Two weeks after food scientist Alonzo Gabriel died of cancer, his same-sex partner recounted the "rude" behavior he experienced from hospital and funeral services staff.
In a Facebook post, Anril Tiatco revealed that certain employees of the National Kidney Transplant Institute and St. Peter Life Plan refused to consider him as Gabriel's family despite their 15-year relationship as live-in partners.
Tiatco, a professor at the University of the Philippines Diliman, lamented that it was already painful enough that Gabriel passed away.
"Then adding more insult to the pain, the anxiety and the sorrow - the horrible encounter of not being recognized as Al’s better-half, as his partner, as his life-companion," he said.
According to Tiatco, when Gabriel was still being intubated at NKTI, the resident doctor kept asking for other family members to be present.
He said he felt helpless because the doctor was challenging and denying their relationship.
"I remember how she even called Al as 'my friend.' Of course, Al was my friend, my best friend in fact. But we were more than that and why she could not just respect it," he said.
If Gabriel went under something critical, Tiatco worried that he couldn't make the decision for him since the doctor didn't consider him as a family member.
With Gabriel and his mother's consent, he ended up getting a Special Power of Attorney for Medical Purpose in order to have a legal right to decide for his partner if the situation called for it.
After Gabriel passed away, Tiatco had to face another questioning while arranging his partner's burial.
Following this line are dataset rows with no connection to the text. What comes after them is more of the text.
### src/rtl/periph_uart.sv
// periph_uart: memory-mapped 8N1 UART with a TX FIFO and 1-cycle register access.
// The receiver is compiled in only when PERIPH_UART_RX_EN is defined.
module periph_uart #(
    parameter int          TX_DEPTH  = 4,
    parameter logic [15:0] DIV_RESET = 16'd103
) (
    input  logic        clk_in,
    input  logic        reset_n_in,
    input  logic [15:0] addr_in,
    input  logic        req_in,
    input  logic        we_in,
    input  logic [7:0]  wdata_in,
    output logic [7:0]  rdata_out,
    output logic        ack_out,
    output logic        tx_out,
    input  logic        rx_in
);
    localparam int AW = $clog2(TX_DEPTH);
    localparam logic [AW:0] PTR_ONE = 1;
    typedef enum logic [1:0] {T_IDLE, T_LOAD, T_SEND} tx_state_t;
    tx_state_t tx_state;
    logic [7:0] fifo [TX_DEPTH];
    logic [AW:0] wr_ptr, rd_ptr;
    logic [15:0] div, tx_div, tx_cnt;
    logic [8:0] tx_shift;
    logic [3:0] tx_n;
    logic tx_ovf, rx_valid, rx_ovr, rx_ferr;
    logic [7:0] rx_data, status, rd_mux;
    logic data_wr, data_rd, stat_rd, fifo_empty, fifo_full, tx_empty, pop, push;
    logic unused;

    assign data_wr = req_in && we_in && addr_in[3:0] == 4'h0;
    assign data_rd = req_in && !we_in && addr_in[3:0] == 4'h0;
    assign stat_rd = req_in && !we_in && addr_in[3:0] == 4'h1;
    assign fifo_empty = wr_ptr == rd_ptr;
    assign fifo_full = (wr_ptr ^ rd_ptr) == {1'b1, {AW{1'b0}}};
    assign tx_empty = fifo_empty && tx_state == T_IDLE;
    // a pop in the same cycle frees a slot, so a write while full still lands
    assign pop = tx_state == T_IDLE && !fifo_empty;
    assign push = data_wr && (!fifo_full || pop);
    assign status = {2'b00, tx_ovf, rx_ferr, rx_ovr, rx_valid, fifo_full, tx_empty};

    always_comb
        rd_mux = addr_in[3:0] == 4'h0 ? rx_data :
                 addr_in[3:0] == 4'h1 ? status :
                 addr_in[3:0] == 4'h2 ? div[7:0] :
                 addr_in[3:0] == 4'h3 ? div[15:8] : 8'h00;

    always_ff @(posedge clk_in or negedge reset_n_in) begin
        if (!reset_n_in) begin
            ack_out <= 1'b0;
            rdata_out <= 8'h00;
            wr_ptr <= '0;
            div <= DIV_RESET;
            tx_ovf <= 1'b0;
        end else begin
            ack_out <= req_in;
            rdata_out <= req_in ? rd_mux : 8'h00;
            if (push) wr_ptr <= wr_ptr + PTR_ONE;
            if (req_in && we_in && addr_in[3:0] == 4'h2) div[7:0] <= wdata_in;
            if (req_in && we_in && addr_in[3:0] == 4'h3) div[15:8] <= wdata_in;
            tx_ovf <= (data_wr && fifo_full && !pop) || (tx_ovf && !stat_rd);
        end
    end

    always_ff @(posedge clk_in)
        if (push) fifo[wr_ptr[AW-1:0]] <= wdata_in;

    always_ff @(posedge clk_in or negedge reset_n_in) begin
        if (!reset_n_in) begin
            tx_state <= T_IDLE;
            tx_out <= 1'b1;
            rd_ptr <= '0;
            tx_shift <= '1;
            tx_cnt <= '0;
            tx_div <= '0;
            tx_n <= '0;
        end else begin
            case (tx_state)
                T_IDLE: if (!fifo_empty) begin
                    tx_shift <= {1'b1, fifo[rd_ptr[AW-1:0]]};
                    rd_ptr <= rd_ptr + PTR_ONE;
                    tx_state <= T_LOAD;
                end
                T_LOAD: begin
                    tx_out <= 1'b0;
                    tx_cnt <= '0;
                    tx_div <= div;
                    tx_n <= '0;
                    tx_state <= T_SEND;
                end
                T_SEND: if (tx_cnt == tx_div) begin
                    tx_cnt <= '0;
                    tx_div <= div;
                    if (tx_n == 4'd9) tx_state <= T_IDLE;
                    else begin
                        tx_out <= tx_shift[0];
                        tx_shift <= {1'b1, tx_shift[8:1]};
                        tx_n <= tx_n + 4'd1;
                    end
                end else tx_cnt <= tx_cnt + 16'd1;
                default: tx_state <= T_IDLE;
            endcase
        end
    end

`ifdef PERIPH_UART_RX_EN
    typedef enum logic [1:0] {R_IDLE, R_START, R_DATA, R_STOP} rx_state_t;
    rx_state_t rx_state;
    logic [2:0] rx_sync;
    logic [15:0] rx_div, rx_cnt;
    logic [7:0] rx_shift;
    logic [2:0] rx_n;
    logic rx_s, rx_fall, rx_done;

    // rx_sync[1] is the synchronised line, rx_sync[2] its previous value
    assign rx_s = rx_sync[1];
    assign rx_fall = rx_sync[2] && !rx_sync[1];
    assign rx_done = rx_state == R_STOP && rx_cnt == rx_div;
    assign unused = ^{addr_in[15:4]};

    always_ff @(posedge clk_in or negedge reset_n_in) begin
        if (!reset_n_in) begin
            rx_sync <= '1;
            rx_state <= R_IDLE;
            rx_div <= '0;
            rx_cnt <= '0;
            rx_shift <= '0;
            rx_n <= '0;
            rx_data <= 8'h00;
            rx_valid <= 1'b0;
            rx_ovr <= 1'b0;
            rx_ferr <= 1'b0;
        end else begin
            rx_sync <= {rx_sync[1:0], rx_in};
            rx_valid <= rx_done || (rx_valid && !data_rd);
            rx_ovr <= (rx_done && rx_valid && !data_rd) || (rx_ovr && !stat_rd);
            rx_ferr <= (rx_done && !rx_s) || (rx_ferr && !stat_rd);
            if (rx_done) rx_data <= rx_shift;
            case (rx_state)
                R_IDLE: if (rx_fall) begin
                    rx_state <= R_START;
                    rx_cnt <= '0;
                    rx_div <= div;
                end
                R_START: if (rx_cnt == {1'b0, rx_div[15:1]}) begin
                    rx_cnt <= '0;
                    rx_n <= '0;
                    rx_state <= rx_s ? R_IDLE : R_DATA;
                end else rx_cnt <= rx_cnt + 16'd1;
                R_DATA: if (rx_cnt == rx_div) begin
                    rx_cnt <= '0;
                    rx_div <= div;
                    rx_shift <= {rx_s, rx_shift[7:1]};
                    rx_n <= rx_n + 3'd1;
                    if (rx_n == 3'd7) rx_state <= R_STOP;
                end else rx_cnt <= rx_cnt + 16'd1;
                R_STOP: if (rx_done) rx_state <= R_IDLE;
                else rx_cnt <= rx_cnt + 16'd1;
            endcase
        end
    end
`else
    assign rx_data = 8'h00;
    assign rx_valid = 1'b0;
    assign rx_ovr = 1'b0;
    assign rx_ferr = 1'b0;
    assign unused = ^{addr_in[15:4], rx_in, data_rd};
`endif
endmodule

### config.mk
export PLATFORM = sky130hd
export DESIGN_NAME = periph_uart
export DESIGN_NICKNAME = d
export VERILOG_FILES = /design/src/rtl/periph_uart.sv
export SDC_FILE = /design/constraint.sdc
export NUM_CORES = 1
export LEC_CHECK = 0
export CELL_PAD_IN_SITES_DETAIL_PLACEMENT = 0
export CELL_PAD_IN_SITES_GLOBAL_PLACEMENT = 2
export CORE_MARGIN = 4
export CORE_UTILIZATION = 44
export DETAILED_ROUTE_END_ITERATION = 8
export HOLD_SLACK_MARGIN = 0.02
export PLACE_DENSITY_LB_ADDON = 0.1
export REMOVE_ABC_BUFFERS = 1
export SETUP_SLACK_MARGIN = 0.1
export SYNTH_ARGS = -nofsm -noshare
export SYNTH_HDL_FRONTEND = slang
export SYNTH_SLANG_ARGS = --single-unit
### constraint.sdc
create_clock -name clk_in -period 3 [get_ports clk_in]
set_input_delay 0.45 -clock clk_in [delete_from_list [all_inputs] [get_ports clk_in]]
set_output_delay 0.45 -clock clk_in [all_outputs]
set_load 0.02 [all_outputs]
### Yosys cells after proc, flatten, opt, wreduce, memory -nomap -nowiden

Memories as Yosys holds them, arrays and structs flattened.
Index checks and enable logic that the tools add are counted.

| storage, ports and cells | value |
|---|---|
| memories | 1 |
| bits in registers | 80 |
| bits in latches | 0 |
| input port bits | 29 |
| RAM bits | 32 |
| bits in read-only memories | 0 |
| logic and storage cells | 86 |

| cells by class | value |
|---|---|
| div/mod/pow operators | 0 |
| $lt $le $gt $ge | 0 |
| multipliers | 0 |
| reduce and logical (&&, ||, !) cells | 28 |
| multiplexer cells | 25 |
| $add $sub $neg | 4 |
| bitwise gates (word level) | 2 |
| shift operators | 0 |
| eq/ne operators | 13 |

Memories:

| memory | words | width | rd ports | clocked after memory_dff | write ports | RTL line | text |
|---|---|---|---|---|---|---|---|
| fifo | 4 | 8 | 1 | 0 | 1 | 22 | `logic [7:0] fifo [TX_DEPTH];` |

Operator list:

| cell | number |
|---|---|
| $pmux W16 S2 | 2 |
| $mux W8 | 5 |
| $mux W16 | 2 |
| $mux W9 | 3 |
| $pmux W9 S2 | 1 |
| $add A16 B1 Y16 const B | 1 |
| $eq A16 B16 Y1 | 1 |
| $logic_and A1 B1 Y1 | 12 |
| $eq A4 B2 Y1 const B | 2 |
| $mux W4 | 2 |
| $ne A2 B2 Y1 const B | 4 |
| $pmux W4 S2 | 1 |
| $add A3 B1 Y3 const B | 2 |
| $mux W2 | 3 |
| $pmux W2 S3 | 1 |
| $reduce_and A3 Y1 | 2 |
| $logic_not A1 Y1 | 5 |
| $add A4 B1 Y4 const B | 1 |
| $eq A4 B1 Y1 const B | 1 |
| $eq A4 B4 Y1 const B | 1 |
| $logic_not A4 Y1 | 1 |
| $mux W1 | 4 |
| $reduce_and A2 Y1 | 2 |
| $reduce_and A4 Y1 | 1 |
| 10 further kinds | 12 |

### Logic depth before layout (Yosys ltp)

| depth | value |
|---|---|
| depth in word-level cells | 7 |
| mapped depth | 9 |
| depth with buffers taken out | 7 |

### Worst setup path before layout

No wires, ideal clock.

| timing path | value |
|---|---|
| kind | flip-flop to flip-flop |
| from | register rd_ptr[1] |
| to | memory fifo[3][0], enable pin |
| path slack | 1.066 ns |
| clock period less this slack | 1.934 ns |
| setup time | 0.339 ns |
| stages on the path, launching flop included | 6 |
| required time | 2.661 ns |
| data arrival time | 1.594 ns |
| cells stage by stage | dfrtp_1 -> buf_4 -> xor2_1 -> nor4_2 -> nor4_4 -> and2_1 |

| between the ends | value |
|---|---|
| longest elaborated chain between the ends | 7 |
| elaborated cells on any way between the ends | 10 |

Ends and longest elaborated chain:

| element | RTL line | text |
|---|---|---|
| from (decl) | 23 | `logic [AW:0] wr_ptr, rd_ptr;` |
| from (signal assigned) | 82 | `rd_ptr <= rd_ptr + PTR_ONE;` |
| $xor A3 B3 Y3 or $eq A3 B3 Y1 (tied branches) | 36, 35 |  |
| $eq A3 B3 Y1 or $logic_not A1 Y1 (tied branches) | -- |  |
| $logic_not A1 Y1 or $logic_and A1 B1 Y1 (tied branches) | 40, 39 |  |
| $logic_or A1 B1 Y1 * | 40 | `assign push = data_wr && (!fifo_full \|\| pop);` |
| $logic_and A1 B1 Y1 * | 40 |  |
| $mux W1 * | 67 | `if (push) fifo[wr_ptr[AW-1:0]] <= wdata_in;` |
| $mux W1 (implied by the code) * | 67 |  |
| to (decl) | 22 |  |

Every way passes the cells marked *; elsewhere a longest branch is shown, timed or not.

### Worst setup path after layout

| timing path | value |
|---|---|
| from | register rd_ptr[1] |
| to | memory fifo[0][0], enable pin |

The elaborated chain is that of the path after synthesis.

==> Implementation_results.wiki <==
{| class="wikitable"
! Metric !! Value
|-
| Combinational Power Share || 0.350
|-
| Insertion delay to the later sink of the worst-skew pair || 350 ps
|-
| Endpoint required time on the critical path || approximately 3000 ps
|-
| CTS buffer count || 9
|-
| Part of the total power dissipated in sequential elements || 0.414
|-
| Type of destination of the critical path || flip-flop
|-
| Starting utilization of the core area || 0.456
|-
| DRC violation count after routing || 0
|-
| Vias in the first global route || 3415
|-
| Cell internal power dissipation || 3350 uW
|-
| CTS sink count || 111
|-
| Setup fix buffers added after clock tree synthesis || 0
|-
| Per-cell routed wire length || 18.4 um
|-
| Sum of internal, switching and leakage power || 5140 uW
|-
| Worst Max-Slew Pin Slew || 714 ps
|-
| Die boundary height || between 100 and 150 um
|-
| Layout cell share with drive strength beyond 1 || 0.217
|-
| Delay of the slowest cell on the worst path || 680 ps
|-
| Status || completed
|-
| Cells along the critical path || xor2_1 -> nor4_2 -> nor4_4 -> and2_1
|-
| GRT overflow || 0
|-
| Post-place instance area || 5680 um^2
|-
| Routed via count divided by cell count || between 5 and 6
|-
| Post-synthesis cell count || 413
|-
| Share of the cycle needed by the critical path after routing || 0.813
|-
| Unrepaired setup endpoints after global routing || no
|-
| Post-synth EDFFs || 32
|-
| Post-detailed-placement half-perimeter wirelength || approximately 7500 um
|-
| Placed Cells || 575
|-
| Quantity of hold-fixing buffers added after cts || 0
|-
| Number of max-cap violations || 0
|-
| Finished Core Util || 0.518
|-
| Register bit count reported by yosys || 111
|-
| Synthesized area divided by synthesized cell count || approximately 13 um^2
|-
| Clock Power Share || 0.236
|-
| Top_reg_cell synth || sky130_fd_sc_hd__dfrtp_1
|-
| Fraction of registers with async set or reset after synthesis || 0.712
|-
| Largest net degree at the start of global routing || 80
|-
| Longest Clk Path Bufs || 2
|-
| CTS tree || yes
|-
| Total detailed-routing wirelength || 10900 um
|-
| Worst-path fanout max || 11
|-
| Vias after detailed routing || between 3000 and 4000
|-
| Final Hold Fails || 0
|-
| Hold WC Path Type || primary input to async pin
|-
| All-Layer GR Usage || 0.168
|-
| Boundary Pins || 39
|-
| Cell types with the largest area share after synthesis || sky130_fd_sc_hd__dfrtp_1 (31%), sky130_fd_sc_hd__edfxtp_1 (18%), sky130_fd_sc_hd__dfstp_2 (7.0%)
|-
| Clock Root Buffer || sky130_fd_sc_hd__clkbuf_16
|-
| Layout area overhead || 13.7%
|-
| Count of input and output buffers || 25
|-
| Post-synthesis sequential area ratio || 0.561
|-
| Fmax || 0.410 GHz
|-
| Clock Pin Slew Worst Setup and Hold Paths || 80 ps
|-
| Switching share of power || 0.348
|-
| Post-Syn Area || 5270 um^2
|-
| Worst supply voltage drop on vdd || about 0.57 mV
|-
| First-pass GRT wire length || between 15000 and 20000 um
|-
| Antenna violations before repair || 0
|-
| Kind of start point of the critical path || flip-flop
|-
| Count of synthesis-stage warnings from yosys || 0
|-
| Finished Layout Cells || approximately 590
|-
| Max H-tree Level || 3
|-
| Total non-filler cell area in the finished layout || 5990 um^2
|-
| Cell area power density || 858 nW/um^2
|-
| Number of antenna-violating nets in the routed design || 0
|-
| Count of distinct cell types in the synthesized netlist || 54
|-
| Setup tns final || 0 ps
|-
| PostCTS Resize Cnt || 0
|-
| Leakage power figure || between 0.002 and 0.0025 uW
|-
| Reg-to-reg setup timing slack || 560 ps
|-
| Core Box Area || 11600 um^2
|-
| Pre-Repair DR Iteration Count || 4
|-
| Biggest area consumer among synthesized cells || sky130_fd_sc_hd__dfrtp_1
|-
| Detailed Route Iter0 Violations || approximately 220
|-
| CP max-delay cell || sky130_fd_sc_hd__dfrtp_1
|-
| Net total in the final layout || 484
|-
| Diode insertion count for antenna repair || 0
|-
| Launch point of the critical path || rd_ptr[1]$_DFFE_PN0P_
|-
| Final-report setup violation count || 0
|-
| Startpoint of the worst register-to-register path || rd_ptr[1]$_DFFE_PN0P_
|-
| Arrival time reported for the critical path endpoint || 2440 ps
|-
| Crit Path Class || flip-flop to flip-flop
|-
| Final weighted congestion in routability-driven placement || 0.750
|-
| Fraction of post-synthesis cell area in the top cell type by area || 0.309
|-
| Tightest slew margin relative to the limit || 0.523
|-
| Switching power total || 1790 uW
|-
| Post-layout min period || 2440 ps
|-
| Area of the die || 13800 um^2
|-
| Final Skew || 8.41 ps
|-
| Die X-Extent || 117 um
|-
| Standard-cell row count || 39
|-
| Max-slew violation count || 0
|}
-- cell families after synthesis --
kind of cell    after synthesis  synth area share
fa+ha+maj                    12            0.0285
buf+inv                      30            0.0313
xor+xnor                     34            0.0579
flops                       111             0.561
compound gates               35            0.0515
simple gates                140             0.138
mux                          51             0.132
-- final timing paths --
path | cells after the start | endpoint
max | 4 | fifo[0][0]$_DFFE_PP_
min in group clk_in | 2 | tx_shift[7]$_DFFE_PN1P_
max in group asynchronous | 2 | div[6]$_DFFE_PN1P_
min reg2reg | 2 | tx_shift[7]$_DFFE_PN1P_
min | 2 | tx_cnt[11]$_DFFE_PN0P_
max reg2reg | 4 | fifo[0][0]$_DFFE_PP_
-- placed cells by master, fill, tap and decap left out, types with 2 or more instances in the layout --
cell type and count:
sky130_fd_sc_hd__dfstp_2 14, sky130_fd_sc_hd__nor4_1 5, sky130_fd_sc_hd__mux2_4 10, sky130_fd_sc_hd__o22ai_1 4, sky130_fd_sc_hd__edfxtp_1 32, sky130_fd_sc_hd__inv_8 3, sky130_fd_sc_hd__dfrtp_1 65, sky130_fd_sc_hd__nand3_1 25
sky130_fd_sc_hd__clkdlybuf4s50_1 24, sky130_fd_sc_hd__mux2_2 27, sky130_fd_sc_hd__xnor2_1 9, sky130_fd_sc_hd__a22oi_1 2, sky130_fd_sc_hd__nand4_1 18, sky130_fd_sc_hd__buf_4 13, sky130_fd_sc_hd__a311o_1 7, sky130_fd_sc_hd__o31ai_1 2
sky130_fd_sc_hd__clkinv_8 2, sky130_fd_sc_hd__o21ai_0 4, sky130_fd_sc_hd__nand2_1 28, sky130_fd_sc_hd__ha_1 12, sky130_fd_sc_hd__a21oi_1 4, sky130_fd_sc_hd__o211ai_1 2, sky130_fd_sc_hd__xor2_1 24, sky130_fd_sc_hd__nor2_1 36
sky130_fd_sc_hd__nor4_2 2, sky130_fd_sc_hd__and3_1 2, sky130_fd_sc_hd__inv_1 11, sky130_fd_sc_hd__mux2i_1 6, sky130_fd_sc_hd__nor3_1 2, sky130_fd_sc_hd__nor3b_1 3, sky130_fd_sc_hd__nand2b_1 3, sky130_fd_sc_hd__mux4_2 8
sky130_fd_sc_hd__a31oi_1 3, sky130_fd_sc_hd__and2_1 7, sky130_fd_sc_hd__clkbuf_16 9
-- cells in the mapped netlist, drive strengths merged (4+ instances only) --
library cell	number
and2	7
ha	12
mux2i	6
dfrtp	65
mux2	37
a311o	7
nand3	25
nand4	18
o21ai	4
xor2	25
o22ai	4
dfstp	14
xnor2	9
mux4	8
nor2	36
a21oi	4
edfxtp	32
buf	12
nand2	28
inv	11
nor4	8
clkbuf	7
-- power groups by stage --
stage | logic [uW] | registers, uW | clock network (uW)
final | 1800 | 2130 | 1210
after global routing | 2000 | 2170 | 1330
after CTS | 1830 | 2130 | 1250
after detailed placement | 1820 | 2160 | 0
after global placement | 1780 | 2150 | 0
after floorplan | 1300 | 2120 | 0
-- flip-flops by register name, indices dropped and copies added (netlist names) --
signal     count
tx_div        16
tx_state       2
div           16
ack_out        1
tx_shift       8
rdata_out      8
tx_out         1
tx_cnt        16
tx_ovf         1
fifo          32
tx_n           4
wr_ptr         3
rd_ptr         3
-- critical path, delay by kind of cell, from the launching register on --
kind,cells,cell delay (ps)
and+or+nand+nor,3,1000
DFF,1,680
xor gates and xnor gates,1,410
-- layout make-up --
class | count | area, um^2
multi-input cells | 272 | 2150
clock inverters | 7 | 82.6
well taps | 143 | 179
flip-flops and latches | 111 | 2960
fillers | 1029 | 5570
clock buffers | 9 | 225
repair buffers | 38 | 358
inverters | 11 | 41.3
-- stage by stage --
| step | setup WS [ps] | hold WS (ps) |
|---|---|---|
| after floorplan | 690 | 154 |
| after global placement | 498 | 466 |
| after detailed placement | 470 | 474 |
| after CTS | 521 | 137 |
| after global routing | 335 | 139 |
| final | 560 | 86.3 |
-- per-layer routing --
metal / track usage / vias to the layer above / routed length [um]
met5: 0 / - / 0
met4: 0.0440 / 0 / 179
met3: 0.0423 / 11 / 292
met2: 0.250 / 36 / 4970
met1: 0.246 / 1655 / 5440
li1: - / 1560 / -
No activity file was read; power rests on OpenSTA's default activity.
"Everything was kinda running smoothly until the other party (St. Peter) asked how I was related to Al. Then I said, we were domestic partners. The other line even clarified what I meant by domestic partners: 'magkapatid po kayo?'"
Tiatco had to explain their relationship all over again.
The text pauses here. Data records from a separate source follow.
==> src/rtl/cpu_exec_sequencer_if.sv <==
// Command and core-control bundle between the register side, the execution
// sequencer and the CPU core.
//
// Handshake: CMD_OP/CMD_STEPS are held stable while CMD_VALID is high; a
// command transfers on the CCLK edge where CMD_VALID && CMD_READY. CMD_READY
// is combinational and does not depend on CMD_VALID.
interface cpu_exec_sequencer_if #(
  parameter int STEP_W = 16,
  parameter int CNT_W  = 32
);
  logic              CMD_VALID;
  logic              CMD_READY;
  logic [1:0]        CMD_OP;
  logic [STEP_W-1:0] CMD_STEPS;
  logic              BP_EN;
  logic [31:0]       BP_ADDR;
  logic [31:0]       REGPC;
  logic              CRST;
  logic              CEXEC;
  logic [1:0]        STATE;
  logic [1:0]        HALT_CAUSE;
  logic [CNT_W-1:0]  EXEC_CNT;
  logic              DONE_PULSE;

  // Register side / core model view.
  modport master (
    output CMD_VALID, CMD_OP, CMD_STEPS, BP_EN, BP_ADDR, REGPC,
    input  CMD_READY, CRST, CEXEC, STATE, HALT_CAUSE, EXEC_CNT, DONE_PULSE
  );

  // Sequencer view.
  modport slave (
    input  CMD_VALID, CMD_OP, CMD_STEPS, BP_EN, BP_ADDR, REGPC,
    output CMD_READY, CRST, CEXEC, STATE, HALT_CAUSE, EXEC_CNT, DONE_PULSE
  );
endinterface

==> src/rtl/cpu_exec_sequencer.sv <==
// CPU execution sequencer: runs, single/multi-steps, halts and resets the
// core in the CCLK domain. Halts on a PC breakpoint (checked before the
// instruction at BP_ADDR executes) or when the step budget is used up.
module cpu_exec_sequencer #(
  parameter int STEP_W     = 16,
  parameter int CNT_W      = 32,
  parameter int RST_CYCLES = 4
) (
  input logic                  CCLK,
  input logic                  CARSTN,
  cpu_exec_sequencer_if.slave  bus
);

  typedef enum logic [1:0] {
    ST_IDLE  = 2'b00,
    ST_RESET = 2'b01,
    ST_RUN   = 2'b10,
    ST_STEP  = 2'b11
  } state_t;

  localparam logic [1:0] OP_HALT  = 2'b00;
  localparam logic [1:0] OP_RUN   = 2'b01;
  localparam logic [1:0] OP_STEP  = 2'b10;
  localparam logic [1:0] OP_RESET = 2'b11;

  localparam logic [1:0] CAUSE_NONE = 2'b00;
  localparam logic [1:0] CAUSE_HALT = 2'b01;
  localparam logic [1:0] CAUSE_STEP = 2'b10;
  localparam logic [1:0] CAUSE_BP   = 2'b11;

  localparam int RST_W = (RST_CYCLES > 1) ? $clog2(RST_CYCLES) : 1;
  localparam logic [RST_W-1:0] RST_LAST = RST_W'(RST_CYCLES - 1);

  state_t            state_q, state_d;
  logic [STEP_W-1:0] step_cnt_q, step_cnt_d;
  logic [RST_W-1:0]  rst_cnt_q, rst_cnt_d;
  logic              first_q, first_d;
  logic [1:0]        cause_q, cause_d;
  logic [CNT_W-1:0]  exec_cnt_q;
  logic              crst_q;
  logic              done_q;

  logic cmd_ready;
  logic cmd_fire;
  logic bp_hit;
  logic exec_en;
  logic is_halt;
  logic is_reset;

  // Handshake and breakpoint decode. The first cycle after entering RUN/STEP
  // ignores the breakpoint so execution can resume from a breakpoint PC.
  always_comb begin
    cmd_ready = (state_q != ST_RESET);
    cmd_fire  = bus.CMD_VALID && cmd_ready;
    is_halt   = cmd_fire && (bus.CMD_OP == OP_HALT);
    is_reset  = cmd_fire && (bus.CMD_OP == OP_RESET);
    bp_hit    = bus.BP_EN && (bus.REGPC == bus.BP_ADDR) && !first_q;
    exec_en   = ((state_q == ST_RUN) || (state_q == ST_STEP)) && !bp_hit;
  end

  // Next-state logic. Breakpoint beats HALT/RESET, which beat step-done.
  always_comb begin
    state_d    = state_q;
    step_cnt_d = step_cnt_q;
    rst_cnt_d  = rst_cnt_q;
    first_d    = first_q;
    cause_d    = cause_q;
    case (state_q)
      ST_IDLE: begin
        if (cmd_fire) begin
          case (bus.CMD_OP)
            OP_RUN: begin
              state_d = ST_RUN;
              cause_d = CAUSE_NONE;
              first_d = 1'b1;
            end
            OP_STEP: begin
              state_d    = ST_STEP;
              cause_d    = CAUSE_NONE;
              first_d    = 1'b1;
              step_cnt_d = (bus.CMD_STEPS == '0) ? STEP_W'(1) : bus.CMD_STEPS;
            end
            OP_RESET: begin
              state_d   = ST_RESET;
              rst_cnt_d = RST_LAST;
            end
            default: ;
          endcase
        end
      end
      ST_RUN: begin
        first_d = 1'b0;
        if (bp_hit) begin
          state_d = ST_IDLE;
          cause_d = CAUSE_BP;
        end else if (is_halt) begin
          state_d = ST_IDLE;
          cause_d = CAUSE_HALT;
        end else if (is_reset) begin
          state_d   = ST_RESET;
          rst_cnt_d = RST_LAST;
        end
      end
      ST_STEP: begin
        first_d = 1'b0;
        if (exec_en) step_cnt_d = step_cnt_q - STEP_W'(1);
        if (bp_hit) begin
          state_d = ST_IDLE;
          cause_d = CAUSE_BP;
        end else if (is_halt) begin
          state_d = ST_IDLE;
          cause_d = CAUSE_HALT;
        end else if (is_reset) begin
          state_d   = ST_RESET;
          rst_cnt_d = RST_LAST;
        end else if (exec_en && (step_cnt_q == STEP_W'(1))) begin
          state_d = ST_IDLE;
          cause_d = CAUSE_STEP;
        end
      end
      ST_RESET: begin
        cause_d = CAUSE_NONE;
        if (rst_cnt_q == '0) state_d = ST_IDLE;
        else                 rst_cnt_d = rst_cnt_q - RST_W'(1);
      end
      default: state_d = ST_IDLE;
    endcase
  end

  // State register plus registered CRST and return-to-idle pulse.
  always_ff @(posedge CCLK or negedge CARSTN) begin
    if (!CARSTN) begin
      state_q    <= ST_IDLE;
      step_cnt_q <= '0;
      rst_cnt_q  <= '0;
      first_q    <= 1'b0;
      cause_q    <= CAUSE_NONE;
      crst_q     <= 1'b0;
      done_q     <= 1'b0;
    end else begin
      state_q    <= state_d;
      step_cnt_q <= step_cnt_d;
      rst_cnt_q  <= rst_cnt_d;
      first_q    <= first_d;
      cause_q    <= cause_d;
      crst_q     <= (state_d == ST_RESET);
      done_q     <= (state_q != ST_IDLE) && (state_d == ST_IDLE);
    end
  end

  // Executed-cycle counter: cleared during RESET, saturates at all-ones.
  always_ff @(posedge CCLK or negedge CARSTN) begin
    if (!CARSTN) begin
      exec_cnt_q <= '0;
    end else if (state_q == ST_RESET) begin
      exec_cnt_q <= '0;
    end else if (exec_en && !(&exec_cnt_q)) begin
      exec_cnt_q <= exec_cnt_q + CNT_W'(1);
    end
  end

  assign bus.CMD_READY  = cmd_ready;
  assign bus.CEXEC      = exec_en;
  assign bus.CRST       = crst_q;
  assign bus.STATE      = state_q;
  assign bus.HALT_CAUSE = cause_q;
  assign bus.EXEC_CNT   = exec_cnt_q;
  assign bus.DONE_PULSE = done_q;

endmodule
"Sa kolokyal na salita, magjowa po kami. 15 years na po kaming magkasama. Technically, 15 years din pong live-in kasi roommate po kami sa dorm noong una kaming magkakilala," he told them.
He said that Gabriel's mother is still crying over her child's death and pleaded to be allowed to stand on her behalf.
"Ako na muna ang kausap, please? Ano ba ang difference nun? Eh pamilya na rin ako!" he told them.
But the staff still insisted to talk to Gabriel's parents and flat out told him: "Sir, technically hindi po kayo pamilya!"
"Para akong sinampal at parang dinaganan ng truck ang dibdib ko!" Tiatco said.
St. Peter eventually allowed him to arrange the burial provided that Gabriel's mom signed authorization papers.
But when Tiatco was about to retrieve Gabriel's body from NKTI, he faced another obstacle: the guards would not allow him and looked for other family members despite being the signatory of the death certificate.
"In short, ayaw na naman akong papasukin. Idinadaan na naman ako sa usaping tekniko-legal," he said.
After a while, the guards finally relented and allowed him to retrieve his partner's body to have a proper burial.
Speaking to GMA News Online, Tiatco clarified that he was not referring to NKTI and St. Peter as whole.
"There were other staff members who were really kind and compassionate. More than anything, moral issue din kasi ito, but definitely there are policies that must be checked, I think," he said.
Tiatco said that he wasn't sure whether to bring his case to the authors of the Sexual Orientation and Gender Identity Expression (SOGIE) Equality bill, also known as the Anti-Discrimination bill.
"Sa tingin ko rin iniwan ni Al itong karanasan sa akin upang maging adbokasiya at politika ko na rin, which I will pursue matapos lang ang quarantine," he said.